Effect of spraying powder characteristics on mechanical and thermal shock properties of plasma-sprayed YSZ thermal barrier coating

Abstract Spraying powder characteristics are one of the important parameters that directly affect the microstructure and properties of plasma-sprayed coating. In this research, three types of plasma-sprayed yttria partially stabilised zirconia (YSZ) thermal barrier coatings (TBCs) were prepared by atmospheric plasma spraying using micron spherical, micron irregular, and nano-agglomerated spraying powder. The microstructures, and mechanical and thermal shock properties of YSZ TBCs were investigated. The results showed that all three YSZ coatings were relatively dense and mainly composed of t-ZrO2 phase and a small amount of m-ZrO2 phase. Compared with the coating prepared with the micron spherical and irregular spraying powder, the nanostructured coating had higher porosity and bonding strength (9.01% and 59.2 MPa). The thermal conductivity of nanostructured YSZ ceramic coating was 1.08 W·m−1·K−1 at 800 °C, around 10% lower than that of the other two coatings. The coating prepared by nano-agglomerated spraying powder did not begin to exfoliate from the edge of the sample until it had undergone 125 thermal-shock cycles at 1100 °C, which was better than the 72 cycles sustained by the coating with micron spherical powder and the 76 cycles sustained when coating with irregular powder.

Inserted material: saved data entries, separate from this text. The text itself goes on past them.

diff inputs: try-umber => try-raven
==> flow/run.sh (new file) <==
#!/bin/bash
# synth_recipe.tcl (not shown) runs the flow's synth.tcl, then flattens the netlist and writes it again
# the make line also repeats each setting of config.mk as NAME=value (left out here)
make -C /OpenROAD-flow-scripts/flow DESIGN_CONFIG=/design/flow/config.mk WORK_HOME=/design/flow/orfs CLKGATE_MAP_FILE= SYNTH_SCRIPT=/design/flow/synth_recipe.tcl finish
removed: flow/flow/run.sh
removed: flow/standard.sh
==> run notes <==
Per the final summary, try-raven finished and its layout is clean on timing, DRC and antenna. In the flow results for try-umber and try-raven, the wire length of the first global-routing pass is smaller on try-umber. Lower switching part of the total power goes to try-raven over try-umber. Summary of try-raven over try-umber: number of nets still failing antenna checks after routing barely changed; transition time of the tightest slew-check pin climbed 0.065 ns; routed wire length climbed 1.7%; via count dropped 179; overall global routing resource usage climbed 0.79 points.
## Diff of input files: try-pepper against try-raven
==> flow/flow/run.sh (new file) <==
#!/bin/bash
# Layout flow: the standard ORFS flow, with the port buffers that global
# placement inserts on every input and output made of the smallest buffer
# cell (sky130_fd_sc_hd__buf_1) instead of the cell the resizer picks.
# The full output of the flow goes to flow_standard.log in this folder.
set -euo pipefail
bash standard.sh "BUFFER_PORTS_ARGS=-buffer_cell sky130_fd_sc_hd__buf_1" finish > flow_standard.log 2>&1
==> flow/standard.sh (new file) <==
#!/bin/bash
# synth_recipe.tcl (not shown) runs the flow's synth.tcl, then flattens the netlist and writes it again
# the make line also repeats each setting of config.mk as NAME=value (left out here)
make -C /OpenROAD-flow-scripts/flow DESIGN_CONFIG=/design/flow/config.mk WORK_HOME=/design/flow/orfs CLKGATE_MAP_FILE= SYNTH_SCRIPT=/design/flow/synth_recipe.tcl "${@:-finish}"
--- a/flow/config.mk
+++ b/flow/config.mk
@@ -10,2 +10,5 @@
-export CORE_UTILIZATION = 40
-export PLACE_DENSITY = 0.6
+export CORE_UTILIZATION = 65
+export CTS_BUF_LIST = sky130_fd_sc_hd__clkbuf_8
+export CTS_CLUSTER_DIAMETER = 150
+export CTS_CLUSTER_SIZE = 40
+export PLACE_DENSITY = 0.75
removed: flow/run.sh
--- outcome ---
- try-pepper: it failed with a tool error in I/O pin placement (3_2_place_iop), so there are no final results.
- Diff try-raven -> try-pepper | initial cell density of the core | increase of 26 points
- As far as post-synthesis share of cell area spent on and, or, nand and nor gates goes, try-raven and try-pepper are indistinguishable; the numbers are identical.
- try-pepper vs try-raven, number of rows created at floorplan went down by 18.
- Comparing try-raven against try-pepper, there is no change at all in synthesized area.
Background: an optimization exercise with open tools, aiming at small area, a short achievable clock period and few clock cycles per item. Do not read the settings as production practice. In this exercise RTL edits were held to simulation tests only and were not proved equivalent to the original. Power is estimated from default activity; no workload was simulated.

$ cat design/flow/flow/run.sh
#!/bin/bash
# Standard ORFS layout (the standard.sh, unchanged synthesis), with the
# port buffers inserted as buf_1 cells instead of the default delay buffers
# and timing repair aimed at a setup margin.
set -euo pipefail
bash standard.sh \
    "BUFFER_PORTS_ARGS=-buffer_cell sky130_fd_sc_hd__buf_1" \
    SETUP_SLACK_MARGIN=14 \
    finish > standard_flow.log 2>&1
$ cat design/flow/standard.sh
#!/bin/bash
# synth_recipe.tcl (not shown) runs the flow's synth.tcl, then flattens the netlist and writes it again
# the make line also repeats each setting of config.mk as NAME=value (left out here)
make -C /OpenROAD-flow-scripts/flow DESIGN_CONFIG=/design/flow/config.mk WORK_HOME=/design/flow/orfs CLKGATE_MAP_FILE= SYNTH_SCRIPT=/design/flow/synth_recipe.tcl "${@:-finish}"
$ cat design/flow/config.mk
export PLATFORM = sky130hd
export DESIGN_NAME = dither_brush_builder
export DESIGN_NICKNAME = dither_brush_builder
export VERILOG_FILES = /design/flow/design.v
export SDC_FILE = /design/flow/constraint.sdc
export NUM_CORES = 4
export LEC_CHECK = 0
export CAP_MARGIN = 20
export CORE_MARGIN = 2
export CORE_UTILIZATION = 55
export CTS_BUF_LIST = sky130_fd_sc_hd__clkbuf_8
export SLEW_MARGIN = 20
$ cat design/flow/constraint.sdc
create_clock -name core_clock -period 27.0 [get_ports {clk}]
set_input_delay 5.4000 -clock core_clock [delete_from_list [all_inputs] [get_ports {clk}]]
set_output_delay 5.4000 -clock core_clock [all_outputs]
set_load 0.01 [all_outputs]
Context: an optimization exercise on an open-source flow, tuned for small area. The choices shown serve that exercise and are no tape-out recipe.
No run shown here included a check of the RTL's function; only the layout flow was run.
Power and IR drop assume default switching activity.

File: flow/design.v
module sha512_engine (
  input  wire        clk,
  input  wire        rst,           
  input  wire        req_valid,
  input  wire        req_we,
  input  wire [6:0]  req_addr,
  input  wire [63:0] req_wdata,
  output wire        req_ready,
  output reg         rsp_valid,
  output wire [63:0] rsp_rdata
);
  localparam [2:0] P_IDLE  = 3'd0,
                   P_PRE   = 3'd1,
                   P_LOAD  = 3'd2,
                   P_ROUND = 3'd3,
                   P_REST  = 3'd4,
                   P_FEED  = 3'd5;
  reg [2047:0] Mf;        
  reg [511:0]  Hf;        
  reg [255:0]  ad;        
  reg [255:0]  eh;        
  reg [63:0]   acc;       
  reg [11:0]   side;      
  reg [2:0]  phase;
  reg        two;
  reg        blk;
  reg        done;
  reg [6:0]  wc;          
  reg [3:0]  dg;          
  wire busy    = (phase != P_IDLE);
  wire p_pre   = (phase == P_PRE);
  wire p_load  = (phase == P_LOAD);
  wire p_round = (phase == P_ROUND);
  wire p_rest  = (phase == P_REST);
  wire p_feed  = (phase == P_FEED);
  wire [2:0] wk = ~wc[2:0];    
  function automatic [63:0] k_word(input [6:0] t);
    case (t)
      7'd0: k_word = 64'h428a2f98d728ae22;
      7'd1: k_word = 64'h7137449123ef65cd;
      7'd2: k_word = 64'hb5c0fbcfec4d3b2f;
      7'd3: k_word = 64'he9b5dba58189dbbc;
      7'd4: k_word = 64'h3956c25bf348b538;
      7'd5: k_word = 64'h59f111f1b605d019;
      7'd6: k_word = 64'h923f82a4af194f9b;
      7'd7: k_word = 64'hab1c5ed5da6d8118;
      7'd8: k_word = 64'hd807aa98a3030242;
      7'd9: k_word = 64'h12835b0145706fbe;
      7'd10: k_word = 64'h243185be4ee4b28c;
      7'd11: k_word = 64'h550c7dc3d5ffb4e2;
      7'd12: k_word = 64'h72be5d74f27b896f;
      7'd13: k_word = 64'h80deb1fe3b1696b1;
      7'd14: k_word = 64'h9bdc06a725c71235;
      7'd15: k_word = 64'hc19bf174cf692694;
      7'd16: k_word = 64'he49b69c19ef14ad2;
      7'd17: k_word = 64'hefbe4786384f25e3;
      7'd18: k_word = 64'h0fc19dc68b8cd5b5;
      7'd19: k_word = 64'h240ca1cc77ac9c65;
      7'd20: k_word = 64'h2de92c6f592b0275;
      7'd21: k_word = 64'h4a7484aa6ea6e483;
      7'd22: k_word = 64'h5cb0a9dcbd41fbd4;
      7'd23: k_word = 64'h76f988da831153b5;
      7'd24: k_word = 64'h983e5152ee66dfab;
      7'd25: k_word = 64'ha831c66d2db43210;
      7'd26: k_word = 64'hb00327c898fb213f;
      7'd27: k_word = 64'hbf597fc7beef0ee4;
      7'd28: k_word = 64'hc6e00bf33da88fc2;
      7'd29: k_word = 64'hd5a79147930aa725;
      7'd30: k_word = 64'h06ca6351e003826f;
      7'd31: k_word = 64'h142929670a0e6e70;
      7'd32: k_word = 64'h27b70a8546d22ffc;
      7'd33: k_word = 64'h2e1b21385c26c926;
      7'd34: k_word = 64'h4d2c6dfc5ac42aed;
      7'd35: k_word = 64'h53380d139d95b3df;
      7'd36: k_word = 64'h650a73548baf63de;
      7'd37: k_word = 64'h766a0abb3c77b2a8;
      7'd38: k_word = 64'h81c2c92e47edaee6;
      7'd39: k_word = 64'h92722c851482353b;
      7'd40: k_word = 64'ha2bfe8a14cf10364;
      7'd41: k_word = 64'ha81a664bbc423001;
      7'd42: k_word = 64'hc24b8b70d0f89791;
      7'd43: k_word = 64'hc76c51a30654be30;
      7'd44: k_word = 64'hd192e819d6ef5218;
      7'd45: k_word = 64'hd69906245565a910;
      7'd46: k_word = 64'hf40e35855771202a;
      7'd47: k_word = 64'h106aa07032bbd1b8;
      7'd48: k_word = 64'h19a4c116b8d2d0c8;
      7'd49: k_word = 64'h1e376c085141ab53;
      7'd50: k_word = 64'h2748774cdf8eeb99;
      7'd51: k_word = 64'h34b0bcb5e19b48a8;
      7'd52: k_word = 64'h391c0cb3c5c95a63;
      7'd53: k_word = 64'h4ed8aa4ae3418acb;
      7'd54: k_word = 64'h5b9cca4f7763e373;
      7'd55: k_word = 64'h682e6ff3d6b2b8a3;
      7'd56: k_word = 64'h748f82ee5defb2fc;
      7'd57: k_word = 64'h78a5636f43172f60;
      7'd58: k_word = 64'h84c87814a1f0ab72;
      7'd59: k_word = 64'h8cc702081a6439ec;
      7'd60: k_word = 64'h90befffa23631e28;
      7'd61: k_word = 64'ha4506cebde82bde9;
      7'd62: k_word = 64'hbef9a3f7b2c67915;
      7'd63: k_word = 64'hc67178f2e372532b;
      7'd64: k_word = 64'hca273eceea26619c;
      7'd65: k_word = 64'hd186b8c721c0c207;
      7'd66: k_word = 64'heada7dd6cde0eb1e;
      7'd67: k_word = 64'hf57d4f7fee6ed178;
      7'd68: k_word = 64'h06f067aa72176fba;
      7'd69: k_word = 64'h0a637dc5a2c898a6;
      7'd70: k_word = 64'h113f9804bef90dae;
      7'd71: k_word = 64'h1b710b35131c471b;
      7'd72: k_word = 64'h28db77f523047d84;
      7'd73: k_word = 64'h32caab7b40c72493;
      7'd74: k_word = 64'h3c9ebe0a15c9bebc;
      7'd75: k_word = 64'h431d67c49c100d4c;
      7'd76: k_word = 64'h4cc5d4becb3e42b6;
      7'd77: k_word = 64'h597f299cfc657e2a;
      7'd78: k_word = 64'h5fcb6fab3ad6faec;
      7'd79: k_word = 64'h6c44198c4a475817;
      default: k_word = 64'h0;
    endcase
  endfunction
  function automatic [63:0] iv_word(input [2:0] idx);
    case (idx)
      3'd0: iv_word = 64'h6a09e667f3bcc908;
      3'd1: iv_word = 64'hbb67ae8584caa73b;
      3'd2: iv_word = 64'h3c6ef372fe94f82b;
      3'd3: iv_word = 64'ha54ff53a5f1d36f1;
      3'd4: iv_word = 64'h510e527fade682d1;
      3'd5: iv_word = 64'h9b05688c2b3e6c1f;
      3'd6: iv_word = 64'h1f83d9abfb41bd6b;
      default: iv_word = 64'h5be0cd19137e2179;
    endcase
  endfunction
  function automatic [63:0] ssig0(input [63:0] x);
    ssig0 = {x[0], x[63:1]} ^ {x[7:0], x[63:8]} ^ (x >> 7);
  endfunction
  function automatic [63:0] ssig1(input [63:0] x);
    ssig1 = {x[18:0], x[63:19]} ^ {x[60:0], x[63:61]} ^ (x >> 6);
  endfunction
  function automatic tap(input [63:0] x, input [63:0] y, input [3:0] d, input integer p);
    tap = ({d, 2'b00} + p >= 64) ? y[p] : x[p];
  endfunction
  wire is_status_rd = !req_we && (req_addr == 7'h09);
  assign req_ready  = !busy || is_status_rd;
  wire acc_ok       = req_valid && req_ready;
  wire acc_rd       = acc_ok && !req_we;
  wire acc_wr       = acc_ok && req_we;
  wire wr_h         = acc_wr && (req_addr[6:3] == 4'b0000);
  wire wr_m         = acc_wr && (req_addr[6:5] == 2'b01);
  wire wr_cmd       = acc_wr && (req_addr == 7'h08);
  wire cmd1         = (req_wdata == 64'd1);
  wire cmd2         = (req_wdata == 64'd2);
  reg  [5:0] addr_q;
  reg        sts_q;
  reg        rsv_q;
  reg  [1:0] st_q;
  always @(posedge clk) begin
    addr_q <= {req_addr[5], req_addr[4:0]};
    sts_q  <= (req_addr == 7'h09);
    rsv_q  <= !((req_addr[6:3] == 4'b0000) || (req_addr[6:5] == 2'b01) || (req_addr == 7'h09));
    st_q   <= {done, busy};
  end
  always @(posedge clk) begin
    if (rst) rsp_valid <= 1'b0;
    else     rsp_valid <= acc_rd;
  end
  wire [1:0] k      = dg[1:0];
  wire [5:0] rr     = {wc[3:0], dg[3:2]};           
  wire       feed_ld = p_feed && two && !blk && (wc[2:0] == 3'd7) && (dg == 4'd15);
  wire       ld0    = p_pre || feed_ld;              
  wire       opc    = ld0 || p_rest || (p_round && dg[3:2] == 2'b11);
  wire [3:0] base   = p_round ? wc[3:0] + 4'd1 : ~rr[3:0];
  wire [3:0] off    = (k == 2'd0) ? 4'd0 : (k == 2'd1) ? 4'd1 : (k == 2'd2) ? 4'd9 : 4'd14;
  wire [3:0] slot   = ld0 ? 4'd0 : base + off;
  wire       oblk   = p_pre ? 1'b0 : (feed_ld ? 1'b1 : blk);
  wire       mport  = p_pre || p_round || p_rest || feed_ld;
  wire [5:0] eaddr = mport ? {1'b1, oblk, slot} : {3'b000, wk};
  wire [5:0] rsel  = busy ? eaddr : addr_q;
  reg  [63:0] rdword;
  integer r;
  always @* begin
    rdword = 64'd0;
    for (r = 0; r < 32; r = r + 1)
      if (rsel[5] && rsel[4:0] == r) rdword = Mf[64*r +: 64];
    for (r = 0; r < 8; r = r + 1)
      if (!rsel[5] && rsel[2:0] == r) rdword = Hf[64*r +: 64];
  end
  assign rsp_rdata = (sts_q || rsv_q) ? {62'd0, sts_q ? st_q : 2'b00} : rdword;
  wire        first_op = ld0 || (k == 2'd0);
  wire        sub      = p_rest && !first_op;
  wire        zero_op  = p_round && (wc < 7'd15) && !first_op;
  wire [63:0] opnd     = zero_op ? 64'd0 :
                         (k == 2'd1 && !ld0) ? ssig0(rdword) :
                         (k == 2'd3 && !ld0) ? ssig1(rdword) : rdword;
  wire [63:0] acc_nx   = (first_op ? 64'd0 : acc) + (sub ? ~opnd : opnd) + {63'd0, sub};
  always @(posedge clk) begin
    if (opc)
      acc <= acc_nx;
    if (dg == 4'd12)
      side <= acc[63:52];
  end
  wire [3:0] rdig  = rdword[{dg, 2'b00} +: 4];
  wire [63:0] ivw  = iv_word(wk);
  wire [3:0] ivdig = ivw[{dg, 2'b00} +: 4];
  wire [3:0] src   = (two && !blk) ? ivdig : rdig;
  wire [63:0] kw   = k_word(wc);
  wire [3:0] kdig  = kw[{dg, 2'b00} +: 4];
  wire [63:0] wsrc = (dg > 4'd12) ? {side, acc[51:0]} : acc;
  wire [3:0] wd    = wsrc[{dg, 2'b00} +: 4];
  wire [63:0] wa = ad[255:192], wb = ad[191:128];
  wire [63:0] we_ = eh[255:192], wf = eh[191:128];
  wire [3:0] a_d = ad[195:192], b_d = ad[131:128], c_d = ad[67:64], d_d = ad[3:0];
  wire [3:0] e_d = eh[195:192], f_d = eh[131:128], g_d = eh[67:64], h_d = eh[3:0];
  reg [3:0] S0, S1;
  integer n;
  always @* begin
    for (n = 0; n < 4; n = n + 1) begin
      S0[n] = tap(wa, wb, dg, n + 28) ^ tap(wa, wb, dg, n + 34) ^ tap(wa, wb, dg, n + 39);
      S1[n] = tap(we_, wf, dg, n + 14) ^ tap(we_, wf, dg, n + 18) ^ tap(we_, wf, dg, n + 41);
    end
  end
  wire [3:0] chd = (e_d & f_d) ^ (~e_d & g_d);
  wire [3:0] mjd = (a_d & b_d) ^ (a_d & c_d) ^ (b_d & c_d);
  reg  [2:0] c1_q;
  reg  [1:0] ca_q;
  reg        ce_q;
  reg        cf_q;
  wire first = (dg == 4'd0);
  wire [6:0] sum1 = h_d + S1 + chd + kdig + wd + (first ? 3'd0 : c1_q);
  wire [3:0] t1d  = sum1[3:0];
  wire [5:0] suma = t1d + S0 + mjd + (first ? 2'd0 : ca_q);
  wire [4:0] sume = d_d + t1d + (first ? 1'b0 : ce_q);
  wire [3:0] srcg = (p_load || p_feed) ? src : 4'd0;
  wire [3:0] fadd = (p_feed || p_rest) ? h_d : 4'd0;
  wire [4:0] sumf = srcg + fadd + (first ? 1'b0 : cf_q);
  wire [3:0] a_in = p_round ? suma[3:0] : sumf[3:0];
  wire [3:0] e_in = p_round ? sume[3:0] : d_d;
  always @(posedge clk) begin
    c1_q <= sum1[6:4];
    ca_q <= suma[5:4];
    ce_q <= sume[4];
    cf_q <= sumf[4];
    ad   <= {a_in, ad[255:4]};
    eh   <= {e_in, eh[255:4]};
  end
  wire       wm_eng = (p_round && dg == 4'd0 && wc >= 7'd16) ||
                      (p_rest && k == 2'd0 && rr != 6'd0) ||
                      (p_feed && wc == 7'd0 && dg == 4'd0);
  wire [3:0] wslot  = p_round ? wc[3:0] : ~rr[3:0] + 4'd1;
  integer j, i;
  always @(posedge clk) begin
    for (j = 0; j < 32; j = j + 1)
      if ((wr_m && req_addr[4:0] == j) || (wm_eng && {blk, wslot} == j))
        Mf[64*j +: 64] <= busy ? acc : req_wdata;
    for (j = 0; j < 8; j = j + 1)
      for (i = 0; i < 16; i = i + 1)
        if ((wr_h && req_addr[2:0] == j) || (p_feed && wk == j && dg == i))
          Hf[64*j + 4*i +: 4] <= busy ? sumf[3:0] : req_wdata[4*i +: 4];
  end
  always @(posedge clk) begin
    if (rst) begin
      phase <= P_IDLE;
      done  <= 1'b0;
      dg    <= 4'd0;
    end else begin
      dg <= (busy && !p_pre) ? dg + 4'd1 : 4'd0;
      case (phase)
        P_IDLE: begin
          if (wr_cmd && (cmd1 || cmd2)) begin
            two   <= cmd2;
            blk   <= 1'b0;
            done  <= 1'b0;
            wc    <= 7'd0;
            phase <= P_PRE;
          end
        end
        P_PRE:
          phase <= P_LOAD;
        P_LOAD: begin
          if (dg == 4'd15) begin
            if (wc[2:0] == 3'd7) begin
              wc    <= 7'd0;
              phase <= P_ROUND;
            end else
              wc <= wc + 7'd1;
          end
        end
        P_ROUND: begin
          if (dg == 4'd15) begin
            if (wc == 7'd79) begin
              wc    <= 7'd0;
              phase <= P_REST;
            end else
              wc <= wc + 7'd1;
          end
        end
        P_REST: begin
          if (dg == 4'd15) begin
            if (wc[3:0] == 4'd15) begin
              wc    <= 7'd0;
              phase <= P_FEED;
            end else
              wc <= wc + 7'd1;
          end
        end
        default: begin   
          if (dg == 4'd15) begin
            if (wc[2:0] == 3'd7) begin
              wc <= 7'd0;
              if (two && !blk) begin
                blk   <= 1'b1;
                phase <= P_ROUND;
              end else begin
                done  <= 1'b1;
                phase <= P_IDLE;
              end
            end else
              wc <= wc + 7'd1;
          end
        end
      endcase
    end
  end
endmodule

After 155 thermal-shock cycles at 1100 °C, only a small amount of nanostructured YSZ TBCs were stripped layer-by-layer, while the other two YSZ TBCs had failed due to brittle fracture of the ceramic layer, suggesting that the coating prepared by nano-agglomerated powder exhibited the best thermal shock performance among the three YSZ TBCs at 1100 °C. The main failure mode of plasma-sprayed YSZ TBCs under water-quenching thermal shock at 1100 °C involved separation and exfoliation of the ceramic layer.